As we began to talk further, I layed out some of the intricacies that turned what could be a simple chicken dish into the plate in front of him:

The idea for the sauce, or glaze, is what inspired the dish; I began thinking about reconstituting black mission figs and pureeing them, but I hate the gritty texture of their seeds, so I began a long process of blending and straining, five times in fact, to get the texture just right and to remove all of the seeds. For balance and added flavor I finished the glaze with Chinese black vinegar and a reduction of red wine and aromatics (garlic, shallot, bay leaves, etc.). It coats beautifully without any added thickener and has a lustrous shine.

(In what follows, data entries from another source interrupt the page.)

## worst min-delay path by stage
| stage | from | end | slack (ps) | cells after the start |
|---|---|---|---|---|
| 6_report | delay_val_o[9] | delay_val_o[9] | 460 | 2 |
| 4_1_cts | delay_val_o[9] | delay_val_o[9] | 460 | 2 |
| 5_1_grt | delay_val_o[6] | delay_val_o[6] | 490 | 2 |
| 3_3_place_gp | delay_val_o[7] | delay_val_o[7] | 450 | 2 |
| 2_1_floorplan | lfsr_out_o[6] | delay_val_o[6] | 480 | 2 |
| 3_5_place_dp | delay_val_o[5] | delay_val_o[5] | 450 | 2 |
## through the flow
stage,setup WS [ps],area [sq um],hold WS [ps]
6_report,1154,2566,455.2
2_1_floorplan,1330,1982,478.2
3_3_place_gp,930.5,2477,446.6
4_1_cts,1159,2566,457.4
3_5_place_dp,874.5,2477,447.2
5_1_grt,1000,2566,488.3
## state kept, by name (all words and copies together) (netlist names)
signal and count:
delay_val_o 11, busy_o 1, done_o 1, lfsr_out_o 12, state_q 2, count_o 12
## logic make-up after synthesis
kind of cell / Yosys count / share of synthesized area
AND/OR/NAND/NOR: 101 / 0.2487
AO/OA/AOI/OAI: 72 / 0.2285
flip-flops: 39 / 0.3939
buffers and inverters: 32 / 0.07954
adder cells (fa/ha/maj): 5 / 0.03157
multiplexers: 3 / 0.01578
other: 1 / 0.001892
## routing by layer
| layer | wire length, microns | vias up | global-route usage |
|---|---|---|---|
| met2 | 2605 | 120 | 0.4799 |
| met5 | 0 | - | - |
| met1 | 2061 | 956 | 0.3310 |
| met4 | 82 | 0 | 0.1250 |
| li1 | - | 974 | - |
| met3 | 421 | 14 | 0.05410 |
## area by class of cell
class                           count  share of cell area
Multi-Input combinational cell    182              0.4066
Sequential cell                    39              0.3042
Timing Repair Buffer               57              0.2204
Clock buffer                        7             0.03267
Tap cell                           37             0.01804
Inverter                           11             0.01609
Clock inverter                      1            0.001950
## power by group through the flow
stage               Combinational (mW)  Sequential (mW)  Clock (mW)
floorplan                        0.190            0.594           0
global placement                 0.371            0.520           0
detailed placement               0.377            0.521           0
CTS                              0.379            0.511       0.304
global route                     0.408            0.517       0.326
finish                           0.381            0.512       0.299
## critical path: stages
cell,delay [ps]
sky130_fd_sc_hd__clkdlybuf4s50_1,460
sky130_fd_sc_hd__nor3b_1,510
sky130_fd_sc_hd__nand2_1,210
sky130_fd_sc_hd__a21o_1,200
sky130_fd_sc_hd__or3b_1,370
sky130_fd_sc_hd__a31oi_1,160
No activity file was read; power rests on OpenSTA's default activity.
$ cat src/rtl/fifo_ptr_ctrl.sv
// Write/read pointer, occupancy and flag controller for the 128 x 8 FIFO array.
// Define FIFO_ALMOST_FLAGS_EN to add the registered almost_full / almost_empty outputs.
module fifo_ptr_ctrl #(
   parameter int unsigned ADDR_W   = 7,
   parameter int unsigned DEPTH    = 2**ADDR_W
`ifdef FIFO_ALMOST_FLAGS_EN
   ,
   parameter int unsigned AF_LEVEL = 120,
   parameter int unsigned AE_LEVEL = 8
`endif
) (
   input  logic              clk,
   input  logic              rst,
   input  logic              wr_req,
   input  logic              rd_req,
   output logic [ADDR_W-1:0] wr_addr,
   output logic              wr_en,
   output logic [ADDR_W-1:0] rd_addr,
   output logic              rd_en,
   output logic [ADDR_W:0]   count,
   output logic              full,
   output logic              empty,
   output logic              overflow,
`ifdef FIFO_ALMOST_FLAGS_EN
   output logic              almost_full,
   output logic              almost_empty,
`endif
   output logic              underflow
);

   localparam int unsigned CNT_W = ADDR_W + 1;

   logic [CNT_W-1:0] count_nxt;
   logic             full_nxt;
   logic             empty_nxt;

   // Accept decode and next occupancy; flags are decoded from the next count
   always_comb begin
      wr_en     = wr_req & ~full  & ~rst;
      rd_en     = rd_req & ~empty & ~rst;
      count_nxt = count;
      unique case ({wr_en, rd_en})
         2'b10:   count_nxt = count + CNT_W'(1);
         2'b01:   count_nxt = count - CNT_W'(1);
         default: count_nxt = count;
      endcase
      full_nxt  = (count_nxt == CNT_W'(DEPTH));
      empty_nxt = (count_nxt == '0);
   end

   // Pointers wrap naturally at 2**ADDR_W
   always_ff @(posedge clk) begin
      if (rst) begin
         wr_addr   <= '0;
         rd_addr   <= '0;
         count     <= '0;
         full      <= 1'b0;
         empty     <= 1'b1;
         overflow  <= 1'b0;
         underflow <= 1'b0;
      end else begin
         if (wr_en) wr_addr <= wr_addr + ADDR_W'(1);
         if (rd_en) rd_addr <= rd_addr + ADDR_W'(1);
         count     <= count_nxt;
         full      <= full_nxt;
         empty     <= empty_nxt;
         overflow  <= wr_req & full;
         underflow <= rd_req & empty;
      end
   end

`ifdef FIFO_ALMOST_FLAGS_EN
   always_ff @(posedge clk) begin
      if (rst) begin
         almost_full  <= 1'b0;
         almost_empty <= 1'b1;
      end else begin
         almost_full  <= (count_nxt >= CNT_W'(AF_LEVEL));
         almost_empty <= (count_nxt <= CNT_W'(AE_LEVEL));
      end
   end
`endif

endmodule
$ cat config.mk
export PLATFORM = sky130hd
export DESIGN_NAME = fifo_ptr_ctrl
export DESIGN_NICKNAME = d
export VERILOG_FILES = /design/src/rtl/fifo_ptr_ctrl.sv
export SDC_FILE = /design/constraint.sdc
export NUM_CORES = 1
export LEC_CHECK = 0
export ABC_AREA = 1
export BUFFER_PORTS_ARGS = -buffer_cell sky130_fd_sc_hd__buf_2
export CORE_MARGIN = 2
export CORE_UTILIZATION = 53
export CTS_BUF_LIST = sky130_fd_sc_hd__clkbuf_16
export DETAILED_ROUTE_END_ITERATION = 8
export PLACE_DENSITY = 0.78
export SLEW_MARGIN = 20
export SYNTH_ARGS = -nofsm -noshare
export SYNTH_HDL_FRONTEND = slang
export SYNTH_SLANG_ARGS = --single-unit
export TNS_END_PERCENT = 20
$ cat constraint.sdc
create_clock -name clk -period 3 [get_ports clk]
set_clock_uncertainty 0.1 [all_clocks]
set_input_delay 0.6 -clock clk [delete_from_list [all_inputs] [get_ports clk]]
set_output_delay 0.6 -clock clk [all_outputs]
set_load 0.01 [all_outputs]
==> results.toml, run 1 <==
[die]
rows = 19
die_area_mm2 = 0.00326
coreArea_mm2 = 0.00271
start_util_pct = 55.2
fp.dieW_um = 57.1
die_y_um = 57.1
io_pins = 32

[clocking]
cts_buffers = 3
cts_hold_buffers = 0
path_clk_slew_ns = 0.06
post_cts_buffers = 0
htree_levels = 1
cts_resized = 0
cts_max_path_buffers = 2
tritoncts = "built"
cts_sinks = 26
cts-root-buf = "clkbuf_16"
clk_latency_ns = 0.26

[yosys]
avgSynthCellArea_um2 = 7.03
synthTopCellsByArea = "dfxtp_1 (35%), nand2_1 (13%), inv_1 (7.8%)"
synth_top_area_cell = "dfxtp_1"
ys_ff_latch = 26
syn-num-nets = 227
yosysWarnings = 0
netlist_area_mm2 = 0.00150
ys_seq_area_share_pct = 34.8
yosys.area.top_type_share_pct = 34.8
synthDistinctLibCells = 26
synth_cells = 213

[cells_and_area]
regArea_um2 = 520
layout_commonest_cell = "nand2_1"
multiInputGateArea_um2 = 808
n_antenna_cell = 0
syn_to_final_growth_pct = 17.0
drive_gt1_share_pct = 22.0
mostFrequentLayoutCells = "nand2_1 (50), inv_1 (31), buf_2 (31), dfxtp_1 (26), nor2_1 (24)"
final_cell_area_mm2 = 0.00175
nets = 261
fin_util_pct = 64.6
fillers = 256

[setup_path]
cp-start-kind = "input pin"
cp-end-kind = "register"
reg2reg_from = "empty$_SDFF_PP1_"
cp_slowest_cell = "fa_1"
arrival_ns = 2.65
worst_r2r_path_depth = 12
r2r_slack_ns = 0.51
critPathMaxFanout = 8
critical_path_class = "input pin to register"
slowest_delay_ns = 0.50
required_ns = 3.09
path_cells = "buf_2, inv_2, nor2_4, nand2_4, inv_2, ha_1, fa_1, a21boi_2, nand2_1, nor2_1, inv_1, nor2_1, nand2_1, nor3_2"
timing.rr.end = "full$_SDFF_PP0_"

[status]
outcome = "completed"

[placed_design]
port_buffers = 31
pre_cts_slack_ns = 0.203
placed_area_mm2 = 0.00167
hpwl_um = 2300
place_congestion = 0.838

[min_path]
holdPathStages = 2
min_path_type = "register to register"
min_from = "full$_SDFF_PP0_"
min_to = "overflow$_SDFF_PP0_"

[timing]
setup_slack_ns = 0.440
worst_pin_slew_ns = 0.360
slew_viol_final = 0
relSlewSlack_pct = 76.0
hold_ws_ns = 0.386
max_freq_mhz = 391
finalHoldViolCount = 0
rsz0062_at_grt = "false"
finalSetupTns_ns = 0
setup_viol = 0
fin_crit_ns = 2.56
fin_crit_sh_pct = 85.3

[routing]
dr.pass1.iters = 4
drt-wirelength-per-cell_um = 11.3
vias = 1386
drtIter0Drc = 38
drt-total-wl_um = 3130
ant_nets = 0
drc = 0
routed_via_density = 5.00

[global_routing]
grt_max_degree = 18
grt_pass1_vias = 1284
gr-total-overflow = 0
grt_pass1_wl_um = 5400
antenna_found_initial = 0
grtUsageTotal_pct = 20.8

[power_and_ir_drop]
ir_worst_vdd_v = 0.000388
p_per_area_mw_per_mm2 = 549
power.leakage_nw = 0.961

[job]
cap_violations = 0
sequential cells by signal (all words and copies together) (netlist names):
name and count:
full 1, wr_addr 7, empty 1, rd_addr 7
underflow 1, count 8, overflow 1
per-stage QoR:
stage               total power, mW  std cells
finish                        0.961        277
global route                   1.01        277
CTS                           0.966        277
detailed placement            0.664        273
global placement              0.661        273
floorplan                     0.597        213
[src/rtl/jb_dl_sat_err_collect.sv]
// Sticky I/Q saturation status collector for one DL DFE stage, 4 antennas per instance.
// Optional sat_irq / irq_mask ports are added when JB_SAT_ERR_IRQ_EN is defined.
module jb_dl_sat_err_collect #(
  parameter int NUM_ANT = 4,
  parameter int CNT_W   = 16
) (
  input  logic               clk,
  input  logic               rst,
  input  logic               enable,
  input  logic               sat_vld,
  input  logic [NUM_ANT-1:0] sat_i,
  input  logic [NUM_ANT-1:0] sat_q,
  input  logic               clr_req,
`ifdef JB_SAT_ERR_IRQ_EN
  input  logic               irq_mask,
  output logic               sat_irq,
`endif
  output logic               clr_ack,
  output logic [31:0]        sat_err_status,
  output logic               sat_active
);

  // The packed status word has room for exactly 4 antennas and a 16-bit counter.
  if (NUM_ANT != 4) begin : g_num_ant_check
    $error("jb_dl_sat_err_collect: NUM_ANT must be 4");
  end
  if (CNT_W < 4 || CNT_W > 16) begin : g_cnt_w_check
    $error("jb_dl_sat_err_collect: CNT_W must be in 4..16");
  end

  typedef enum logic [1:0] {IDLE, RUN, CLEAR} state_t;

  localparam logic [CNT_W-1:0] CNT_MAX = {CNT_W{1'b1}};

  state_t             state_reg, state_next;
  logic [NUM_ANT-1:0] sticky_i_reg, sticky_i_next;
  logic [NUM_ANT-1:0] sticky_q_reg, sticky_q_next;
  logic [CNT_W-1:0]   cnt_reg, cnt_next;
  logic               flag_reg, flag_next;
  logic               active_reg, active_next;
  logic               clr_ack_reg;

  logic               qual;
  logic               clear_now;
  logic [1:0]         ant_hits [NUM_ANT];
  logic [3:0]         ev_cnt;
  logic [CNT_W:0]     cnt_sum;
  logic               cnt_clip;

  assign qual      = enable & sat_vld;
  assign clear_now = clr_req & (state_reg != CLEAR);

  genvar gi;
  generate
    for (gi = 0; gi < NUM_ANT; gi++) begin : g_ant
      assign ant_hits[gi] = {1'b0, sat_i[gi]} + {1'b0, sat_q[gi]};
    end
  endgenerate

  always_comb begin
    ev_cnt = '0;
    for (int k = 0; k < NUM_ANT; k++) begin
      ev_cnt = ev_cnt + {2'b00, ant_hits[k]};
    end
  end

  assign cnt_sum  = {1'b0, cnt_reg} + {{(CNT_W-3){1'b0}}, ev_cnt};
  assign cnt_clip = (cnt_sum >= {1'b0, CNT_MAX});

  always_comb begin
    state_next = state_reg;
    case (state_reg)
      IDLE:    if (clr_req) state_next = CLEAR;
               else if (enable) state_next = RUN;
      RUN:     if (clr_req) state_next = CLEAR;
               else if (!enable) state_next = IDLE;
      CLEAR:   state_next = enable ? RUN : IDLE;
      default: state_next = IDLE;
    endcase
  end

  // A clear wins over a coincident event; an event in the CLEAR cycle starts fresh.
  always_comb begin
    sticky_i_next = sticky_i_reg;
    sticky_q_next = sticky_q_reg;
    cnt_next      = cnt_reg;
    flag_next     = flag_reg;
    active_next   = 1'b0;
    if (clear_now) begin
      sticky_i_next = '0;
      sticky_q_next = '0;
      cnt_next      = '0;
      flag_next     = 1'b0;
    end else if (qual) begin
      sticky_i_next = sticky_i_reg | sat_i;
      sticky_q_next = sticky_q_reg | sat_q;
      cnt_next      = cnt_clip ? CNT_MAX : cnt_sum[CNT_W-1:0];
      flag_next     = flag_reg | cnt_clip;
      active_next   = |(sat_i | sat_q);
    end
  end

  always_ff @(posedge clk) begin
    if (rst) begin
      state_reg    <= IDLE;
      sticky_i_reg <= '0;
      sticky_q_reg <= '0;
      cnt_reg      <= '0;
      flag_reg     <= 1'b0;
      active_reg   <= 1'b0;
      clr_ack_reg  <= 1'b0;
    end else begin
      state_reg    <= state_next;
      sticky_i_reg <= sticky_i_next;
      sticky_q_reg <= sticky_q_next;
      cnt_reg      <= cnt_next;
      flag_reg     <= flag_next;
      active_reg   <= active_next;
      clr_ack_reg  <= clear_now;
    end
  end

`ifdef JB_SAT_ERR_IRQ_EN
  // One interrupt per clear epoch; a masked first rise still disarms it.
  logic armed_reg, armed_next;
  logic irq_reg, irq_next;
  logic rise;

  assign rise = qual & ~clear_now &
                (|((sat_i & ~sticky_i_reg) | (sat_q & ~sticky_q_reg)));

  always_comb begin
    armed_next = armed_reg;
    irq_next   = 1'b0;
    if (clear_now) begin
      armed_next = 1'b1;
    end else if (rise && armed_reg) begin
      armed_next = 1'b0;
      irq_next   = ~irq_mask;
    end
  end

  always_ff @(posedge clk) begin
    if (rst) begin
      armed_reg <= 1'b1;
      irq_reg   <= 1'b0;
    end else begin
      armed_reg <= armed_next;
      irq_reg   <= irq_next;
    end
  end

  assign sat_irq = irq_reg;
`endif

  assign clr_ack        = clr_ack_reg;
  assign sat_active     = active_reg;
  assign sat_err_status = {6'b0, active_reg, flag_reg, 16'(cnt_reg), sticky_q_reg, sticky_i_reg};

endmodule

There are many different routes that I could have taken with such a beautiful glaze, but I felt that nothing shows skill like a perfectly cooked chicken breast, and I chose to go with and old favorite - the airline breast.

An airline chicken breast has the first section of the wing, or drumette, attached which not only looks nice, but also adds a little extra flavor and helps keep the meat moist. As a bonus, the wing acts as an anchor by holding the skin in place over the breast, which to me is crucial if you don't want to have an "island" of crispy skin over just the bottom half of the meat. The key is to start it skin side down in a very hot saute pan with just a little oil and roast it in the oven until it is about three-quarters done before flipping it over so that all of the fat is rendered from the skin, leaving it nice and crispy.

Herb is no stranger to Seattle's restaurant scene, so it came as no suprise when he noticed my simple approach to preparing baby root vegetables, the base of the dish, to keep the focus on their natural flavors. I lightly roasted an assortment of baby bunched carrots (purple ones too - the original carrot color), baby pink and white turnips and baby red and golden beets, all nestled over a bed of their own greens that were sauteed in onion and garlic confit and a touch of butter.

As exemplified above by my use of Chinese black vinegar I believe that a well stocked pantry is a chef's gilded bag of tricks. Sometimes all it takes is that one special ingredient to make something unique that "pops".

In the past I have cooked with pomegranate molasses, a reduction of pomegranate juice into the the consistency of maple syrup used in middle eastern cuisines, so since I tend to use my cooking techniques in my mixology, I thought that I would give it a try here.

I thought that it's sweet/tart complexity would compliment our classic cocktail, the Margarita. We do ours a bit differently than others, with the addition of orange slices to the muddled limes, triple sec and tequila.

Served tall and tasty, the way that it should be!!